» What you are asked to do
Look through the material beneath and copy each line with the word "maps".

» Given entries
[Start of section]

Context: an optimization exercise on an open-source flow, tuned for small area and a short achievable clock period. The choices shown serve that exercise and are no tape-out recipe.
At most, simulation tests tie the RTL to the original design; equivalence was not proved.
Only the layout flow was run in runs 5, 7 and 8; the RTL was not checked for function there.
Power figures rest on the tool's default switching activity, not on a simulated workload.

**design.v**
```verilog
`timescale 1ns / 1ps
module fixedFloatConversion(
  input wire clk,
  input wire rst,
  input wire[31:0] targetnumber,
  input wire[4:0] fixpointpos,
  input wire opcode,
  output reg[31:0] result);
wire        s  = targetnumber[31];
wire [30:0] t  = targetnumber[30:0];
wire        nz = |t;
wire [4:0] lz;
lzc32 ulz (.w({t ^ {31{s}}, 1'b1}), .lz(lz));
wire [8:0] sum   = {4'd0, fixpointpos} + {1'd0, targetnumber[30:23]} + 9'd9;
wire       valid = (sum[8:5] == 4'b0100);
wire [4:0] bsh   = sum[4:0];
wire [54:0] xa = {t, 24'd0};
wire [54:0] xb = {31'd0, 1'b1, t[22:0]};
wire [4:0]  sh = opcode ? bsh : lz;
wire pa1 = ~opcode & lz[4];
wire pa0 = ~opcode & ~lz[4];
wire pb1 = opcode & bsh[4];
wire pb0 = opcode & ~bsh[4];
wire [54:16] x1 = ({39{pa1}} & xa[38:0]) | ({39{pa0}} & xa[54:16])
                | ({39{pb1}} & xb[38:0]) | ({39{pb0}} & xb[54:16]);
wire [54:24] x2 = sh[3] ? x1[46:16] : x1[54:24];
wire [54:28] x3 = sh[2] ? x2[50:24] : x2[54:28];
wire [54:30] x4 = sh[1] ? x3[52:28] : x3[54:30];
wire [54:31] y  = sh[0] ? x4[53:30] : x4[54:31];
wire st = (~sh[2] & |x2[27:24]) | (~sh[1] & |x3[29:28]) | (~sh[0] & x4[30]);
wire        cin = ~opcode & st;
wire [24:0] vp;                  
prefix_or #(.N(25)) pb (.a({y[54:31], cin}), .y(vp));
wire [23:0] low = y[54:31] ^ ({24{s}} & vp[23:0]);
wire        pow2 = s & (&(t[30:1] | ~t[29:0]));
wire [7:0]  e  = 8'd157 - {3'd0, fixpointpos} - {3'd0, lz} + {7'd0, pow2};
wire keep = opcode ? valid : nz;
always @(posedge clk) begin
  result[22:0]  <= keep ? low[22:0] : 23'd0;
  result[30:23] <= keep ? (opcode ? {{7{s & vp[24]}}, low[23]} : e) : 8'd0;
  result[31]    <= keep & s & (~opcode | vp[24]);
end
endmodule
module lzc32 (
  input  wire [31:0] w,
  output wire [4:0]  lz);
  wire [15:0] z1; wire [15:0] c1;
  wire [7:0]  z2; wire [15:0] c2;
  wire [3:0]  z3; wire [11:0] c3;
  wire [1:0]  z4; wire [7:0]  c4;
  genvar i;
  generate
    for (i = 0; i < 16; i = i + 1) begin : l1
      assign z1[i] = ~(w[2*i+1] | w[2*i]);
      assign c1[i] = ~w[2*i+1];
    end
    for (i = 0; i < 8; i = i + 1) begin : l2
      assign z2[i] = z1[2*i+1] & z1[2*i];
      assign c2[2*i+1:2*i] = z1[2*i+1] ? {1'b1, c1[2*i]} : {1'b0, c1[2*i+1]};
    end
    for (i = 0; i < 4; i = i + 1) begin : l3
      assign z3[i] = z2[2*i+1] & z2[2*i];
      assign c3[3*i+2:3*i] = z2[2*i+1] ? {1'b1, c2[4*i+1:4*i]} : {1'b0, c2[4*i+3:4*i+2]};
    end
    for (i = 0; i < 2; i = i + 1) begin : l4
      assign z4[i] = z3[2*i+1] & z3[2*i];
      assign c4[4*i+3:4*i] = z3[2*i+1] ? {1'b1, c3[6*i+2:6*i]} : {1'b0, c3[6*i+5:6*i+3]};
    end
  endgenerate
  assign lz = z4[1] ? {1'b1, c4[3:0]} : {1'b0, c4[7:4]};
endmodule
module prefix_or #(parameter N = 32) (
  input  wire [N-1:0] a,
  output wire [N-1:0] y);
  localparam L = 5;               
  wire [N-1:0] p [0:L];
  assign p[0] = a;
  genvar k, i;
  generate
    for (k = 0; k < L; k = k + 1) begin : lv
      for (i = 0; i < N; i = i + 1) begin : bt
        if ((i >> k) & 1)
          assign p[k+1][i] = p[k][i] | p[k][((i >> k) << k) - 1];
        else
          assign p[k+1][i] = p[k][i];
      end
    end
  endgenerate
  assign y = p[L];
endmodule
```
**flow/run.sh**
```bash
#!/bin/bash
# Standard layout with three changes:
#  - synthesis maps with the ABC script flow/map.abc (registers untouched:
#    abc runs without -dff, so the standard synthesis's flip-flops remain);
#  - the port buffers are the smallest buffer cell;
#  - no adder cells (ADDER_MAP_FILE empty): abc maps the adders as logic.
set -euo pipefail
W=$(pwd)
export BUFFER_PORTS_ARGS="-buffer_cell sky130_fd_sc_hd__buf_1"
# no half/full adder cells: the adders are left to abc as plain logic
export ADDER_MAP_FILE=""
{
  echo 'proc abc {args} {'
  echo '  set i [lsearch $args -script]'
  echo "  if {\$i >= 0} { lset args [expr {\$i+1}] $W/flow/map.abc }"
  echo '  yosys abc {*}$args'
  echo '}'
  cat "$W/synth_recipe.tcl"
} > "$W/my_synth.tcl"
sed -E "s#'?SYNTH_SCRIPT=[^ ']*'?#SYNTH_SCRIPT=$W/my_synth.tcl#" "$W/standard.sh" > "$W/my_standard.sh"
grep -q "SYNTH_SCRIPT=$W/my_synth.tcl" "$W/my_standard.sh"
bash "$W/my_standard.sh" > "$W/standard.log" 2>&1
```
**flow/map.abc**
```
strash
dch -f
map -B 0.9
```
**standard.sh**
```bash
#!/bin/bash
# synth_recipe.tcl (not shown) runs the flow's synth.tcl, then flattens the netlist and writes it again
# the make line also repeats each setting of config.mk as NAME=value (left out here)
make -C /OpenROAD-flow-scripts/flow DESIGN_CONFIG=/design/flow/config.mk WORK_HOME=/design/flow/orfs CLKGATE_MAP_FILE= SYNTH_SCRIPT=/design/flow/synth_recipe.tcl "${@:-finish}"
```
**config.mk**
```make
export PLATFORM = sky130hd
export DESIGN_NAME = fixedFloatConversion
export DESIGN_NICKNAME = fixedFloatConversion
export VERILOG_FILES = /design/flow/design.v
export SDC_FILE = /design/flow/constraint.sdc
export NUM_CORES = 4
export LEC_CHECK = 0
export ABC_AREA = 1
export CAP_MARGIN = 20
export CORE_MARGIN = 2
export CORE_UTILIZATION = 40
export SETUP_SLACK_MARGIN = 3.8
export SLEW_MARGIN = 20
export TNS_END_PERCENT = 0
```
**constraint.sdc**
```tcl
create_clock -name core_clock -period 9.0 [get_ports {clk}]
set_input_delay 1.8000 -clock core_clock [delete_from_list [all_inputs] [get_ports {clk}]]
set_output_delay 1.8000 -clock core_clock [all_outputs]
set_load 0.01 [all_outputs]
```
==> results_dict.tcl, run 1 <==
set metrics [dict create \
    cts_max_level 2 \
    reg.largest.list "result (32)" \
    dp_hpwl_mm 11.5 \
    root_buffer "clkbuf_8" \
    avgSynthCellArea_um2 5.08 \
    startpoint "targetnumber[13]" \
    fp-row-count 38 \
    drive_gt1_frac 0.0811 \
    cp_max_fo 24 \
    powerDensity_nw_per_um2 137 \
    hp-class "input port to flip-flop" \
    antennaDiodeCount 0 \
    worstSetupPathType "input port to flip-flop" \
    via_count 6176 \
    post_drt_wl_per_cell_um 14.7 \
    tns_ns 0 \
    regMostFlops "result" \
    die_w_um 110 \
    syn-cell-area_um2 4450 \
    first_global_vias 5300 \
    clockBufferDepth 2 \
    place_congestion 0.952 \
    crit_end "result[18]" \
    seq_area_um2 641 \
    syn_nets 916 \
    overflow 0 \
    finalPower_uw 749 \
    layout_setup_ws_ns 3.99 \
    port_buffers 70 \
    hold_depth 4 \
    finalSetupViolCount 0 \
    yosysWarnings 2 \
    finalCriticalPeriod_ns 5.01 \
    drtIter0Drc 625 \
    wl_mm 16.3 \
    coreArea_um2 10800 \
    cts_inserted_buffers 5 \
    relSlewSlack 0.459 \
    antenna_left 0 \
    drv_slew 0 \
    dieArea_um2 12000 \
    maxCapViolations 0 \
    vias_per_cell 5.54 \
    ys_types 28 \
    finalCritPeriodShare 0.556 \
    status "no timing/DRC/antenna violations" \
    tightest_slew_ns 0.804 \
    nFillCells 1216 \
    rsz0062_at_grt "false" \
    dr.pass1.iters 5 \
    die_h_um 110 \
    cts_tree "built" \
    dp_slack_ns 2.43 \
    p_leak_nw 2.40 \
    grt_usage 0.269 \
    crit_path_start_kind "input port" \
    cts_sinks 32 \
    initial_core_util 0.411 \
    hold_violations 0 \
    ios 72 \
    syn-instance-count 876 \
    place_inst 1092 \
    drc 0 \
    ir_worst_vdd_uv 74.2 \
    grt_start_max_net_pins 38 \
    syn2layout_area_growth_pct 22.9 \
    grt_pass1_wl_mm 25.6 \
    multi_input_area_um2 3810 \
    final_cells 1114 \
    synth_seq_cells 32 \
    synth-seq-area-share 0.144 \
    largest_reg_flops 32 \
    antenna_found_initial 0 \
    critPathArrivalTime_ns 5.19 \
    endpoint_kind "flip-flop" \
    clk_pin_slew_ns 0.07 \
    critPathRequiredTime_ns 9.19 \
    max_freq_ghz 0.200 \
    nNetsFinal 1013 \
]
worst min path at each step:
stage / from / endpoint / slack, ns
after detailed placement: result[30] / result[30] / 2.18
final: targetnumber[31] / result[0] / 2.03
after floorplan: opcode / result[26] / 1.93
after global placement: result[30] / result[30] / 2.18
after global routing: targetnumber[31] / result[0] / 2.07
after CTS: fixpointpos[0] / result[24] / 2.04
cells in the final DEF, fill, tap and decap left out, drive strengths merged, types with 2 or more instances in the layout:
cell      n
xor2     10
o21a      4
xnor2    11
nand2   311
inv       4
nand4     7
buf      74
a21oi    44
a31oi     2
and3      2
dfxtp    32
or2       4
clkinv   62
o21bai    2
clkbuf   17
nor3      5
nor2     80
nor4      5
o21ai    41
o31ai     2
o211ai    2
nand3   242
metrics by stage:
| step | hold WS [ns] | area, um2 | util |
|---|---|---|---|
| detailed placement | 2.18 | 4980 | 0.459 |
| CTS | 2.04 | 5250 | 0.484 |
| global route | 2.07 | 5480 | 0.505 |
| floorplan | 1.93 | 4490 | - |
| finish | 2.03 | 5480 | 0.505 |
| global placement | 2.18 | 4980 | 0.459 |
what timing repair did:
item	CTS	global route
hold buffers	0	0
cloned	2	6
setup buffers	2	4
resized for setup	19	42
endpoints found under the setup margin	31	28
pin swaps	2	7
final cells by class:
| cell class | instances | area share |
|---|---|---|
| Timing Repair Buffer | 85 | 0.0836 |
| Inverter | 65 | 0.0468 |
| Sequential cell | 32 | 0.117 |
| Multi-Input combinational cell | 783 | 0.696 |
| Timing Repair inverter | 1 | 0.00114 |
| Tap cell | 140 | 0.0320 |
| Clock buffer | 7 | 0.0176 |
| Clock inverter | 1 | 0.00548 |
cell families after synthesis:
family,synth area share
xor+xnor,0.0413
buf+inv,0.0548
compound gates,0.123
simple gates,0.637
flops,0.144
synth_stat cells:
| cell | n | area [um2] |
|---|---|---|
| nor3_1 | 5 | 25.0 |
| a2111oi_0 | 1 | 8.76 |
| and3_2 | 2 | 15.0 |
| xor2_1 | 10 | 87.6 |
| o21ai_0 | 41 | 205 |
| o31ai_1 | 2 | 15.0 |
| nand3b_1 | 1 | 7.51 |
| dfxtp_1 | 32 | 641 |
| o22ai_1 | 1 | 6.26 |
| nand4_1 | 7 | 43.8 |
| nor2_1 | 80 | 300 |
| a22o_2 | 1 | 10.0 |
| nand3_1 | 242 | 1210 |
| nor4_1 | 5 | 31.3 |
| a31oi_1 | 1 | 6.26 |
| xnor2_1 | 11 | 96.3 |
| nor3b_1 | 1 | 7.51 |
| o21a_1 | 4 | 30.0 |
| or3_2 | 1 | 7.51 |
| clkinv_1 | 65 | 244 |
| a21oi_1 | 44 | 220 |
| nand2_1 | 308 | 1160 |
| o21bai_1 | 2 | 15.0 |
| a21boi_0 | 1 | 7.51 |
| o211ai_1 | 2 | 15.0 |
| and2_2 | 1 | 7.51 |
| or2_2 | 4 | 25.0 |
| o2111ai_1 | 1 | 8.76 |
worst max-delay path: stages:
cell	delay, ns
buf_1	0.33
clkinv_1	0.18
nand2_1	0.10
nand2_1	0.06
nand2_1	0.14
nor2_4	0.05
nand2_1	0.15
clkinv_1	0.11
nand2_1	0.07
nand2_1	0.12
nand2_1	0.15
nand3_1	0.10
o21ai_2	0.07
buf_4	0.27
nand3_1	0.14
and2_2	0.23
o21ai_4	0.17
nand3_2	0.15
nor2_4	0.15
buf_12	0.14
nand2_1	0.09
nand2_1	0.11
nand2_1	0.07
o21ai_0	0.15
a21oi_1	0.06
routing by layer:
metal	wire length (um)	global-route usage	part of all wire	vias up
met3	1290	0.0385	0.079	41
li1	-	-	-	3188
met2	7180	0.435	0.44	246
met1	7430	0.369	0.45	2701
met4	447	0.0850	0.027	0
met5	0	0	0	-
report_power, final:
group	internal (mW)	total [mW]	switching, mW	leakage (nW)
registers	0.167	0.172	0.00564	0.268
clock network	0.0976	0.154	0.0568	0.0645
logic	0.136	0.422	0.286	2.07
==> inputs of run 2 (changes only) <==
--- a/config.mk
+++ b/config.mk
@@ -9,6 +9,6 @@
 export CAP_MARGIN = 20
 export CORE_MARGIN = 2
 export CORE_UTILIZATION = 40
-export SETUP_SLACK_MARGIN = 3.8
+export SETUP_SLACK_MARGIN = 3.7
 export SLEW_MARGIN = 20
 export TNS_END_PERCENT = 0
==> run 2 against run 1 <==
  * Largest cell class unchanged
  * Via count fell by 2.0%
  * Non-clock buffer count fell by 4
  * Global-route usage down 0.11 points
==> results_dict.tcl, run 2 <==
set metrics [dict create \
    post_drt_wl_per_cell_um 13.9 \
    antennaDiodeCount 0 \
    critPathArrivalTime_ns 5.16 \
    largest_reg_flops 32 \
    die_h_um 110 \
    grt_start_max_net_pins 68 \
    antenna_left 0 \
    cp_max_fo 16 \
    synth_area_leaders "nand3_1, nand2_1, dfxtp_1" \
    synth_edf_count 0 \
    syn-instance-count 876 \
    status "no timing/DRC/antenna violations" \
    hold_end "result[24]" \
    place_inst 1092 \
    drc 0 \
    antenna_found_initial 0 \
    ios 72 \
    clkPwrFrac 0.213 \
    cts_tree "built" \
    clk_pin_slew_ns 0.07 \
    netlist_top_cells_count "nand2_1, nand3_1, nor2_1" \
    worstSetupPathType "input port to flip-flop" \
    net-switching-power_uw 336 \
    die_w_um 110 \
    drive_gt1_frac 0.0611 \
    final_common_cell "nand2_1" \
    reg.largest.list "result (32)" \
    critPathRequiredTime_ns 9.19 \
    comb_power_share 0.551 \
    grt_pass1_wl_mm 25.6 \
    yosysTopAreaCell "nand3_1" \
    hold_buffers 0 \
    fin_hold_ws_ns 2.03 \
    root_buffer "clkbuf_8" \
    tightest_slew_ns 0.811 \
    finalCriticalPeriod_ns 4.97 \
    overflow 0 \
    syn_nets 916 \
    nNetsFinal 1005 \
    tns_ns 0 \
    first_global_vias 5287 \
    place_congestion 0.970 \
    hold_violations 0 \
    regMostFlops "result" \
    powerDensity_nw_per_um2 137 \
    grt_usage 0.268 \
    yosysMostFrequentCell "nand2_1" \
    crit_path_start_kind "input port" \
    hold_depth 5 \
    max_freq_ghz 0.201 \
    drv_slew 0 \
    cts_inserted_buffers 5 \
    finalSetupViolCount 0 \
    nFillCells 1243 \
    internal_power_uw 395 \
    ir_worst_vdd_uv 116 \
    finalCritPeriodShare 0.552 \
    coreArea_um2 10800 \
    finalPower_uw 731 \
    wl_mm 15.4 \
    min_from "fixpointpos[0]" \
    swShare 0.460 \
    clockBufferDepth 2 \
    dieArea_um2 12000 \
    initial_core_util 0.411 \
    synth_top_area_frac 0.272 \
    ys_types 28 \
    relSlewSlack 0.454 \
    endpoint_kind "flip-flop" \
    synth-seq-area-share 0.144 \
    fp-row-count 38 \
    rsz0062_at_grt "true" \
    maxCapViolations 0 \
    hp-class "input port to flip-flop" \
    port_buffers 70 \
    syn-cell-area_um2 4450 \
    cts_sinks 32 \
    syn2layout_area_growth_pct 19.4 \
    cts_max_level 2 \
    via_count 6050 \
    dr.pass1.iters 5 \
    ys_async_sr_fraction 0 \
    final_cell_mix "nand2_1, nand3_1, nor2_1" \
    p_leak_nw 2.33 \
    vias_per_cell 5.47 \
    pwr-share-seq 0.236 \
    avgSynthCellArea_um2 5.08 \
    final_cells 1106 \
    synth_seq_cells 32 \
    dp_hpwl_mm 11.5 \
    drtIter0Drc 510 \
    ys.flop_type "dfxtp_1" \
    yosysWarnings 2 \
]
-- run 2: layer usage --
layer	vias up	GRT usage	share of wire
met1	2628	0.364	0.46
met2	224	0.429	0.44
li1	3166	-	-
met3	32	0.0504	0.072
met5	-	0	0
met4	0	0.0832	0.022
-- run 2: worst max-delay path by stage --
stage | depth (start not counted) | from | end | slack, ns
3_3_place_gp | 18 | targetnumber[31] | result[22] | 2.34
6_report | 25 | targetnumber[13] | result[18] | 4.03
4_1_cts | 23 | targetnumber[31] | result[22] | 3.75
2_1_floorplan | 18 | targetnumber[31] | result[22] | 3.72
5_1_grt | 24 | targetnumber[31] | result[11] | 3.68
3_5_place_dp | 18 | targetnumber[31] | result[22] | 2.28
-- run 2: cell families after synthesis --
group / after synthesis / share of synthesized area
buf+inv: 65 / 0.0548
simple gates: 657 / 0.637
xor+xnor: 21 / 0.0413
compound gates: 101 / 0.123
flops: 32 / 0.144
-- run 2: final cells by class --
class,instances,area (um2),area share
clock buffers,7,96.3,0.0181
clock inverters,1,30.0,0.00565
inverters,65,253,0.0475
multi-input cells,780,3700,0.696
flip-flops and latches,32,641,0.120
well taps,140,175,0.0329
repair buffers,81,420,0.0790
-- run 2: worst max-delay path, cell delays in order --
cell	delay (ns)
buf_1	0.31
clkinv_1	0.17
nand2_1	0.10
nand2_1	0.06
nand2_1	0.11
nor2_2	0.06
nand2_1	0.15
clkinv_1	0.11
nand2_1	0.07
nand2_1	0.11
nand2_1	0.14
nand3_1	0.09
o21ai_2	0.20
buf_6	0.23
nand3_1	0.11
and2_2	0.20
o21ai_2	0.19
nand3_2	0.16
nor2_4	0.16
buf_12	0.13
nand2_1	0.10
nand2_1	0.12
nand2_1	0.07
o21ai_0	0.15
a21oi_1	0.06
-- run 2: metrics by stage --
step / util / cell area, um2 / setup slack (ns)
floorplan: - / 4480 / 3.72
global placement: 0.458 / 4960 / 2.34
detailed placement: 0.458 / 4960 / 2.28
CTS: 0.479 / 5190 / 3.75
global route: 0.491 / 5320 / 3.68
finish: 0.491 / 5320 / 4.03
-- run 2: power by group through the flow --
stage | clock [mW] | combinational [mW] | sequential [mW]
after CTS | 0.160 | 0.391 | 0.173
after global routing | 0.165 | 0.462 | 0.175
after global placement | 0 | 0.379 | 0.176
after detailed placement | 0 | 0.381 | 0.175
after floorplan | 0 | 0.262 | 0.189
final | 0.156 | 0.403 | 0.172
-- run 2: repair_timing --
| action | CTS | global route |
|---|---|---|
| pin swaps | 2 | 2 |
| buffers inserted | 3 | 0 |
| gates resized for setup | 17 | 29 |
| setup endpoints to repair | 32 | 28 |
| cloned | 1 | 2 |
==> inputs of run 3 (changes only) <==
--- a/config.mk
+++ b/config.mk
@@ -9,6 +9,6 @@
 export CAP_MARGIN = 20
 export CORE_MARGIN = 2
 export CORE_UTILIZATION = 40
-export SETUP_SLACK_MARGIN = 3.7
+export SETUP_SLACK_MARGIN = 3.5
 export SLEW_MARGIN = 20
 export TNS_END_PERCENT = 0
==> run 3 against run 2 <==
  * Global-route usage grew 0.28 points
  * Sequential cell count is the same
  * Non-clock buffer count decreased by 1
  * Largest power group unchanged
  * Highest routed layer unchanged
==> results_dict.tcl, run 3 <==
set metrics [dict create \
    status "no timing/DRC/antenna violations" \
    seq_area_um2 641 \
    rsz0062_at_grt "true" \
    ios 72 \
    die_h_um 110 \
    cp_max_fo 23 \
    cts_tree "built" \
    tns_ns 0 \
    overflow 0 \
    finalPower_uw 680 \
    grt_pass1_wl_mm 25.7 \
    ys_types 28 \
    first_global_vias 5295 \
    clk_pin_slew_ns 0.06 \
    synth-seq-area-share 0.144 \
    drv_slew 0 \
    finalCriticalPeriod_ns 5.09 \
    p_leak_nw 2.28 \
    final_common_cell "nand2_1" \
    critPathArrivalTime_ns 5.28 \
    maxCapViolations 0 \
    drc 0 \
    min_from "fixpointpos[0]" \
    fin_hold_ws_ns 2.03 \
    clockBufferDepth 2 \
    finalSetupViolCount 0 \
    max_freq_ghz 0.197 \
    hold_end "result[24]" \
    syn-instance-count 876 \
    place_congestion 0.950 \
    avgSynthCellArea_um2 5.08 \
    grt_usage 0.271 \
    syn-cell-area_um2 4450 \
    endpoint_kind "flip-flop" \
    cts_max_level 2 \
    tightest_slew_ns 0.833 \
    nFillCells 1238 \
    root_buffer "clkbuf_8" \
    port_buffers 70 \
    syn_nets 916 \
    multi_input_area_um2 3670 \
    largest_reg_flops 32 \
    nNetsFinal 1004 \
    netlist_top_cells_count "nand2_1, nand3_1, nor2_1" \
    ys.flop_type "dfxtp_1" \
    critPathRequiredTime_ns 9.19 \
    cts_inserted_buffers 5 \
    fp-row-count 38 \
    synth_seq_cells 32 \
    syn2layout_area_growth_pct 17.2 \
    crit_path_start_kind "input port" \
    drive_gt1_frac 0.0488 \
    regMostFlops "result" \
    via_count 6113 \
    post_drt_wl_per_cell_um 14.2 \
    initial_core_util 0.411 \
    reg.largest.list "result (32)" \
    relSlewSlack 0.439 \
    hold_violations 0 \
    ir_worst_vdd_uv 68.7 \
    startpoint "targetnumber[31]" \
    hold_depth 5 \
    yosysMostFrequentCell "nand2_1" \
    powerDensity_nw_per_um2 130 \
    coreArea_um2 10800 \
    dp_hpwl_mm 11.5 \
    ys_async_sr_fraction 0 \
    cts_sinks 32 \
    vias_per_cell 5.54 \
    finalCritPeriodShare 0.565 \
    drtIter0Drc 579 \
    antenna_found_initial 0 \
    yosysWarnings 2 \
    synth_top_area_frac 0.272 \
    antenna_left 0 \
    antennaDiodeCount 0 \
    dieArea_um2 12000 \
    synth_edf_count 0 \
    worstSetupPathType "input port to flip-flop" \
    yosysTopAreaCell "nand3_1" \
    dr.pass1.iters 6 \
    hp-class "input port to flip-flop" \
    wl_mm 15.6 \
    synth_area_leaders "nand3_1, nand2_1, dfxtp_1" \
    final_cell_mix "nand2_1, nand3_1, nor2_1" \
    grt_start_max_net_pins 68 \
    die_w_um 110 \
]
run 3: cell counts after synthesis:
Identical to the previous run, type by type.
run 3: cells by family after synthesis:
family | after synthesis | synth area share
XOR/XNOR | 21 | 0.0413
AO/OA/AOI/OAI | 101 | 0.123
buffers and inverters | 65 | 0.0548
flip-flops | 32 | 0.144
AND/OR/NAND/NOR | 657 | 0.637
run 3: worst max-delay path, stage by stage:
cell and delay, ns:
clkbuf_2 0.22, buf_12 0.22, xnor2_1 0.20, nand2_1 0.11, nor2_2 0.15, nand2_1 0.14, nor2_4 0.21, nor2_1 0.13
buf_4 0.25, nand2_1 0.10, nand2_1 0.07, nand2_1 0.05, nand2_1 0.11, nand2_1 0.10, nand3_1 0.09, and2_2 0.19
o21ai_2 0.18, nand3_2 0.16, nor2_4 0.16, buf_12 0.14, nand2_1 0.10, nand2_1 0.11, nand2_1 0.07, o21ai_0 0.14
a21oi_1 0.05
run 3: power breakdown:
part | switching [mW] | internal (mW)
combinational | 0.273 | 0.128
sequential | 0.00562 | 0.167
clock | 0.0539 | 0.0525
total | 0.332 | 0.348
run 3: per-stage QoR:
stage,cell area [um2],std cells,utilization,setup WS (ns)
floorplan,4480,876,-,3.61
global placement,4960,1092,0.458,2.35
detailed placement,4960,1092,0.458,2.32
CTS,5120,1102,0.472,3.54
global route,5220,1104,0.482,3.50
finish,5220,1104,0.482,3.91
run 3: final cells by class:
| type | instances | area share |
|---|---|---|
| Clock buffer | 6 | 0.0139 |
| Clock inverter | 1 | 0.000959 |
| Inverter | 65 | 0.0484 |
| Multi-Input combinational cell | 780 | 0.704 |
| Sequential cell | 32 | 0.123 |
| Tap cell | 140 | 0.0336 |
| Timing Repair Buffer | 80 | 0.0765 |
run 3: metal layers:
metal	track usage	share of wire	vias to the layer above
met1	0.371	0.46	2677
met5	0	0	-
met2	0.438	0.44	241
met4	0.0805	0.025	0
met3	0.0415	0.076	29
li1	-	-	3166
run 3: how the worst max path moves through the flow:
stage,to,slack (ns),cells past startpoint
floorplan,result[22],3.61,22
global placement,result[22],2.35,19
detailed placement,result[28],2.32,21
CTS,result[28],3.54,25
global route,result[18],3.50,25
finish,result[18],3.91,25
run 3: repair_timing:
action	4_1_cts	5_1_grt
hold buffers	0	0
endpoints found under the setup margin	30	28
gates cloned	1	2
setup buffers	2	0
gates resized for setup	13	19
pin swaps	2	0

[End of section]

» Answer to the exercise
#  - synthesis maps with the ABC script flow/map.abc (registers untouched:
#  - no adder cells (ADDER_MAP_FILE empty): abc maps the adders as logic.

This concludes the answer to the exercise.